Long-Term Incentives. Long-term incentives are provided in the
form of stock options. The Committee and the Board of Directors
believe that management's ownership of a significant equity interest in
the Company aligns the long-term interests of management and
shareholders and is an important incentive and contributing factor
toward building shareholder value. Stock options, therefore, are
granted at the market value of the common stock on date of grant. The
value received by the executive from a stock option granted depends on
increases in the market price of the Company's common stock during the
term of the option. Consequently, the value of the compensation is
proportionate to increases in shareholder value. Grants of stock
options are made by the Compensation Committee in its discretion based
both upon the executive's actual contribution to the Company's current
performance and his expected contribution toward meeting the Company's
long-term financial/strategic goals.
CEO Compensation
Mr. Rand's base salary remained unchanged in 1994 and 1995 in
accordance with the above described compensation philosophy. In 1995,
Mr. Rand was awarded options to purchase 25,000 shares of the Company's
common stock which reflects the Committee's judgment that progress was
made towards the Company's strategic goals through the favorable record
of long-term contract awards.
The Compensation Committee
of the Board of Directors:
Francis J. Aguilar
James P. Mullins
Performance Comparison
The following graph illustrates the return that would have been
realized (assuming reinvestment of dividends) by an investor who
invested $100 on December 29, 1990 in each of (i) the Company's Common
Stock, (ii) the NASDAQ Stock Market - Composite U.S. Index and (iii) a
Peer Group of companies as listed below:
LEGEND
Dynamics
Research NASDAQ Peer
Corporation Composite
Group
1990...................................................................
..... 100 100 100
1991...................................................................
..... 103 161 131
1992...................................................................
..... 109 187 164
1993...................................................................
..... 121 215 173
1994...................................................................
..... 79 210 196
1995...................................................................
..... 245 296 292
Companies in Self- Determined Peer Group:
Analysis & Technology Inc. CACI International Inc.

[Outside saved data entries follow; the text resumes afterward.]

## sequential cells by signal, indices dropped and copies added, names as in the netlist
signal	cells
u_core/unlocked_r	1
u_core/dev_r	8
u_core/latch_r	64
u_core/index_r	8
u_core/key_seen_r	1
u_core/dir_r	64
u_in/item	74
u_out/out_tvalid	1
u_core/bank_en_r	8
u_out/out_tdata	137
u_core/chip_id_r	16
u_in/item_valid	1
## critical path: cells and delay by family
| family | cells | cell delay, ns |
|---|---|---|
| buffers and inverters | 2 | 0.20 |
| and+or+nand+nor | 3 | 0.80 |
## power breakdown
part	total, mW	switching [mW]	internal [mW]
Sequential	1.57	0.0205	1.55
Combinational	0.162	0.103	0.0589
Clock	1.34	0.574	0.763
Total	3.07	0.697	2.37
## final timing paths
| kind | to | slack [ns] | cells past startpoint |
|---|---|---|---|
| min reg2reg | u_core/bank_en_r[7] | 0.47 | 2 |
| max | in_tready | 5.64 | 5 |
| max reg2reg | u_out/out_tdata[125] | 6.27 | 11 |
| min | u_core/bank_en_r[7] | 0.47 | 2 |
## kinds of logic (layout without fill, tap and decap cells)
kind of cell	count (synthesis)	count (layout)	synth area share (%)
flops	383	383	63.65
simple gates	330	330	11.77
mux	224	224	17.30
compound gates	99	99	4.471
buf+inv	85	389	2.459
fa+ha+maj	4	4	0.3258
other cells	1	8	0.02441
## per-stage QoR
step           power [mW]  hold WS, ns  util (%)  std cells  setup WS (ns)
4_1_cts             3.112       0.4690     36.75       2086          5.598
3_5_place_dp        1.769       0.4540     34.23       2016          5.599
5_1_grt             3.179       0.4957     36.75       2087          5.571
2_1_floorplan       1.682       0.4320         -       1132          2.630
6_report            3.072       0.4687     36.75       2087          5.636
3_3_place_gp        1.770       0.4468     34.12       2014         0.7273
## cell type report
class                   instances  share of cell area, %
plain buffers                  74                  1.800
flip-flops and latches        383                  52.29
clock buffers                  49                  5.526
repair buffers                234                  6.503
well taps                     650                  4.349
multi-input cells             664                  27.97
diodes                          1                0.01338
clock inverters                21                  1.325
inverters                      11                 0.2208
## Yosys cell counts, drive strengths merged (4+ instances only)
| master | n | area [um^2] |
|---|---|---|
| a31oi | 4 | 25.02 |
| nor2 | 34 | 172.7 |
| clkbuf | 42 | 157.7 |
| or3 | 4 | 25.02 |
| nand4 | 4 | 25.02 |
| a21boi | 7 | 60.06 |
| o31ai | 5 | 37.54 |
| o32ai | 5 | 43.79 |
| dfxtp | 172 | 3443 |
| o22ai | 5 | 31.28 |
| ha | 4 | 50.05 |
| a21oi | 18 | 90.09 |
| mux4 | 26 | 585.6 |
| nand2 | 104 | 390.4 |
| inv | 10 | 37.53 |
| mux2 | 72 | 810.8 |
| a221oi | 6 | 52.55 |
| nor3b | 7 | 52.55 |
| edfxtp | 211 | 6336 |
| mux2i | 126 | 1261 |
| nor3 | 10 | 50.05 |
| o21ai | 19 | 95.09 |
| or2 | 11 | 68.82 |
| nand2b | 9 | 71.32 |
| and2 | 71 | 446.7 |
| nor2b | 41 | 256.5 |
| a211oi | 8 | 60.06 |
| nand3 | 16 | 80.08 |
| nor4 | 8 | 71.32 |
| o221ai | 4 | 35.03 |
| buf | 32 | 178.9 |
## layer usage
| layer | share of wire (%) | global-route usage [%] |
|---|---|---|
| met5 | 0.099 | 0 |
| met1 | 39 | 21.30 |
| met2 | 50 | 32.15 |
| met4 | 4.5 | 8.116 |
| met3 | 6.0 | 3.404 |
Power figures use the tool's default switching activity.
### src/rtl/sfr_pkg.sv
// Types, codes and the CRC-16 byte update for the serial frame receiver.
// No dependencies.
`default_nettype none

package sfr_pkg;

  localparam int KIND_W = 3;

  typedef enum logic [1:0] {
    PH_HUNT = 2'd0,
    PH_LEN  = 2'd1,
    PH_BODY = 2'd2,
    PH_CRC  = 2'd3
  } phase_t;

  typedef enum logic [KIND_W-1:0] {
    KIND_BODY    = 3'd0,
    KIND_GOOD    = 3'd1,
    KIND_CRC_ERR = 3'd2,
    KIND_LEN_ERR = 3'd3,
    KIND_TIMEOUT = 3'd4
  } kind_t;

  // input tuser codes
  localparam logic OP_BYTE = 1'b0;
  localparam logic OP_TICK = 1'b1;

  // register indexes
  localparam logic [1:0] REG_HEADER  = 2'd0;
  localparam logic [1:0] REG_TIMEOUT = 2'd1;
  localparam logic [1:0] REG_CRC_EN  = 2'd2;

  localparam logic [15:0] CRC_POLY = 16'h1021;

  // CRC-16/XMODEM, MSB first, one byte
  function automatic logic [15:0] crc_update(input logic [15:0] crc_in, input logic [7:0] b);
    logic [15:0] c;
    c = crc_in ^ {b, 8'h00};
    for (int i = 0; i < 8; i++) begin
      if (c[15]) begin
        c = {c[14:0], 1'b0} ^ CRC_POLY;
      end else begin
        c = {c[14:0], 1'b0};
      end
    end
    return c;
  endfunction

endpackage

`default_nettype wire

### src/rtl/serial_frame_receiver_crc16_top.sv
// Serial frame receiver: header hunt, LE length, body forward, CRC-16/XMODEM check.
// Depends on sfr_pkg.
`default_nettype none
//
//  channel | dir | handshake           | content
//  --------+-----+---------------------+----------------------------------------
//  s_*     | in  | s_tvalid / s_tready | tdata rx_byte, tuser op (0 byte, 1 tick)
//  m_*     | out | m_tvalid / m_tready | tdata body_byte, body_length; tuser kind
//  cfg_*   | in  | cfg_valid/cfg_ready | cfg_index register, cfg_data value
//
// One word per cycle: every input word is handled in the cycle it is accepted,
// the CRC byte update and phase logic sit between the state registers and the
// single output register, so the sustained rate is one word per clock while m_* does not stall.
// A result appears on m_* the cycle after its input word; words that give no
// result leave the output alone.
// s_tready is high while the output register is empty or being drained, so a
// stall on m_* holds the input back only while a result is waiting.
// rst (synchronous) returns the receiver to header hunting and loads the
// register defaults: header 0x00, timeout 300000 ticks, CRC check on.
// cfg_ready is always high; a write to the unused index is dropped.

module serial_frame_receiver_crc16_top #(
  parameter int BUF_LEN = 512
) (
  input  wire logic                      clk,
  input  wire logic                      rst,
  input  wire logic                      s_tvalid,
  output      logic                      s_tready,
  input  wire logic [7:0]                s_tdata,   // [7:0] rx_byte
  input  wire logic                      s_tuser,   // [0] op
  output      logic                      m_tvalid,
  input  wire logic                      m_tready,
  output      logic [23:0]               m_tdata,   // [7:0] body_byte, [16:8] body_length, zero pad
  output      logic [sfr_pkg::KIND_W-1:0] m_tuser,  // [2:0] kind
  input  wire logic                      cfg_valid,
  output      logic                      cfg_ready,
  input  wire logic [1:0]                cfg_index,
  input  wire logic [31:0]               cfg_data
);

  import sfr_pkg::*;

  localparam int          LEN_W   = $clog2(BUF_LEN - 4);
  localparam logic [15:0] MAX_LEN = 16'(BUF_LEN - 5);

  // configuration
  logic [7:0]  header_value;
  logic [31:0] timeout_ticks;
  logic        crc_check_enable;

  // receiver state
  phase_t          rx_phase, rx_phase_next;
  logic            second, second_next;          // second length / CRC byte due
  logic [7:0]      length_low, length_low_next;
  logic [LEN_W-1:0] frame_length, frame_length_next;
  logic [LEN_W-1:0] body_count, body_count_next;
  logic [15:0]     running_crc, running_crc_next;
  logic [7:0]      crc_low_byte, crc_low_byte_next;
  logic [31:0]     idle_ticks, idle_ticks_next;

  // result of the current word
  logic            res_valid;
  kind_t           res_kind;
  logic [7:0]      res_byte;
  logic [8:0]      res_len;

  logic            accept;
  logic [7:0]      rx_byte;
  logic [15:0]     crc_step;
  logic [15:0]     len_word;
  logic [15:0]     len_ext;
  logic [15:0]     crc_got;
  logic [31:0]     idle_inc;
  logic [LEN_W-1:0] body_inc;

  assign rx_byte   = s_tdata;
  assign accept    = s_tvalid && s_tready;
  assign s_tready  = !m_tvalid || m_tready;
  assign cfg_ready = 1'b1;

  assign crc_step = crc_update((rx_phase == PH_HUNT) ? 16'h0000 : running_crc, rx_byte);
  assign len_word = {rx_byte, length_low};
  assign len_ext  = 16'(frame_length);
  assign crc_got  = {rx_byte, crc_low_byte};
  assign idle_inc = (idle_ticks == 32'hFFFF_FFFF) ? idle_ticks : idle_ticks + 32'd1;
  assign body_inc = body_count + LEN_W'(1);

  always_comb begin
    rx_phase_next     = rx_phase;
    second_next       = second;
    length_low_next   = length_low;
    frame_length_next = frame_length;
    body_count_next   = body_count;
    running_crc_next  = running_crc;
    crc_low_byte_next = crc_low_byte;
    idle_ticks_next   = idle_ticks;
    res_valid         = 1'b0;
    res_kind          = KIND_BODY;
    res_byte          = 8'h00;
    res_len           = 9'd0;

    if (s_tuser == OP_TICK) begin
      // ticks only count inside a frame and with the timer enabled
      if (rx_phase != PH_HUNT && timeout_ticks != 32'd0) begin
        idle_ticks_next = idle_inc;
        if (idle_inc >= timeout_ticks) begin
          rx_phase_next   = PH_HUNT;
          second_next     = 1'b0;
          idle_ticks_next = 32'd0;
          res_valid       = 1'b1;
          res_kind        = KIND_TIMEOUT;
        end
      end
    end else begin
      case (rx_phase)
        PH_HUNT: begin
          if (rx_byte == header_value) begin
            running_crc_next = crc_step;
            second_next      = 1'b0;
            idle_ticks_next  = 32'd0;
            rx_phase_next    = PH_LEN;
          end
        end
        PH_LEN: begin
          idle_ticks_next  = 32'd0;
          running_crc_next = crc_step;
          if (!second) begin
            length_low_next = rx_byte;
            second_next     = 1'b1;
          end else if (len_word > MAX_LEN) begin
            rx_phase_next = PH_HUNT;
            second_next   = 1'b0;
            res_valid     = 1'b1;
            res_kind      = KIND_LEN_ERR;
          end else begin
            frame_length_next = len_word[LEN_W-1:0];
            body_count_next   = '0;
            second_next       = 1'b0;
            rx_phase_next     = (len_word == 16'd0) ? PH_CRC : PH_BODY;
          end
        end
        PH_BODY: begin
          idle_ticks_next  = 32'd0;
          running_crc_next = crc_step;
          body_count_next  = body_inc;
          if (body_inc >= frame_length) begin
            rx_phase_next = PH_CRC;
          end
          res_valid = 1'b1;
          res_kind  = KIND_BODY;
          res_byte  = rx_byte;
        end
        PH_CRC: begin
          idle_ticks_next = 32'd0;
          if (!second) begin
            crc_low_byte_next = rx_byte;
            second_next       = 1'b1;
          end else begin
            rx_phase_next = PH_HUNT;
            second_next   = 1'b0;
            res_valid     = 1'b1;
            res_kind      = (crc_got == running_crc || !crc_check_enable) ? KIND_GOOD
                                                                          : KIND_CRC_ERR;
            res_len       = len_ext[8:0];
          end
        end
        default: begin
          rx_phase_next = PH_HUNT;
        end
      endcase
    end
  end

  // configuration registers
  always_ff @(posedge clk) begin
    if (rst) begin
      header_value     <= 8'h00;
      timeout_ticks    <= 32'd300000;
      crc_check_enable <= 1'b1;
    end else if (cfg_valid && cfg_ready) begin
      case (cfg_index)
        REG_HEADER:  header_value     <= cfg_data[7:0];
        REG_TIMEOUT: timeout_ticks    <= cfg_data;
        REG_CRC_EN:  crc_check_enable <= cfg_data[0];
        default: ;
      endcase
    end
  end

  // receiver state
  always_ff @(posedge clk) begin
    if (rst) begin
      rx_phase     <= PH_HUNT;
      second       <= 1'b0;
      length_low   <= 8'h00;
      frame_length <= '0;
      body_count   <= '0;
      running_crc  <= 16'h0000;
      crc_low_byte <= 8'h00;
      idle_ticks   <= 32'd0;
    end else if (accept) begin
      rx_phase     <= rx_phase_next;
      second       <= second_next;
      length_low   <= length_low_next;
      frame_length <= frame_length_next;
      body_count   <= body_count_next;
      running_crc  <= running_crc_next;
      crc_low_byte <= crc_low_byte_next;
      idle_ticks   <= idle_ticks_next;
    end
  end

  // output register; reloaded whenever a word is accepted
  always_ff @(posedge clk) begin
    if (rst) begin
      m_tvalid <= 1'b0;
    end else if (accept) begin
      m_tvalid <= res_valid;
    end else if (m_tready) begin
      m_tvalid <= 1'b0;
    end
  end

  always_ff @(posedge clk) begin
    if (accept) begin
      m_tdata <= {7'd0, res_len, res_byte};
      m_tuser <= res_kind;
    end
  end

endmodule

`default_nettype wire
<file path="config.mk">
export PLATFORM = sky130hd
export DESIGN_NAME = bbs_rule
export DESIGN_NICKNAME = d
export VERILOG_FILES = /design/src/rtl/core/three_color_brain_automaton_step_unit_defines.svh /design/src/rtl/core/bbs_pkg.sv /design/src/rtl/core/bbs_rule.sv
export SDC_FILE = /design/constraint.sdc
export NUM_CORES = 1
export LEC_CHECK = 0
export BUFFER_PORTS_ARGS = -buffer_cell sky130_fd_sc_hd__buf_2
export CORE_MARGIN = 2
export CORE_UTILIZATION = 48
export DETAILED_ROUTE_END_ITERATION = 12
export GPL_TIMING_DRIVEN = 0
export PLACE_DENSITY = 0.81
export SLEW_MARGIN = 0
export SYNTH_ARGS = -nofsm -noshare
export SYNTH_HDL_FRONTEND = slang
export SYNTH_SLANG_ARGS = --single-unit
</file>
<file path="constraint.sdc">
create_clock -name vclk -period 6.1
set_input_delay 1.22 -clock vclk [all_inputs]
set_output_delay 1.22 -clock vclk [all_outputs]
set_load 0.05 [all_outputs]
</file>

Comarco Inc. Geodynamics Corp.
Perceptronics Inc Nichols Research Corp.
Severance Agreements
The Company has severance agreements with Messrs. Anderegg and Rand.
Under these agreements, the Company agrees to pay severance benefits to
each such executive if his employment is terminated for any reason
other than for cause (as defined in the agreements) or if the executive
terminates his employment as a result of a specified justification,
within two years following a change of control of the Company. A
change in control includes the acquisition of 20% or more of the
combined voting power of the Company's then-outstanding securities,
other changes in control of a kind required to be reported by certain
regulatory authorities, and certain changes in membership of the Board
of Directors. Under the agreements, the executive is entitled to a
severance payment equal to 299% of his average annual base salary and
bonus for the two calendar years immediately prior to a change in
control. In addition, the executive is entitled to certain other
benefits, including the acceleration of the exercisability of
outstanding stock options, continued participation for up to three
years in life, accident, medical, health and other similar plans and
programs in which the executive participated prior to the change in
control, and the payment by the Company of any legal fees and expenses
incurred as a result of such termination of employment. At the option
of the executive, the payments or benefits payable under the agreement
may be decreased to the extent necessary to avoid any excise taxes
payable as a result of the severance benefits. Such severance payments
would not be reduced for compensation received by the executive from
any new employment. Under these agreements, based on the current
compensation as of March 8, 1996, change of control cash severance
payments would be approximately $583,050 and $702,650 for Messrs.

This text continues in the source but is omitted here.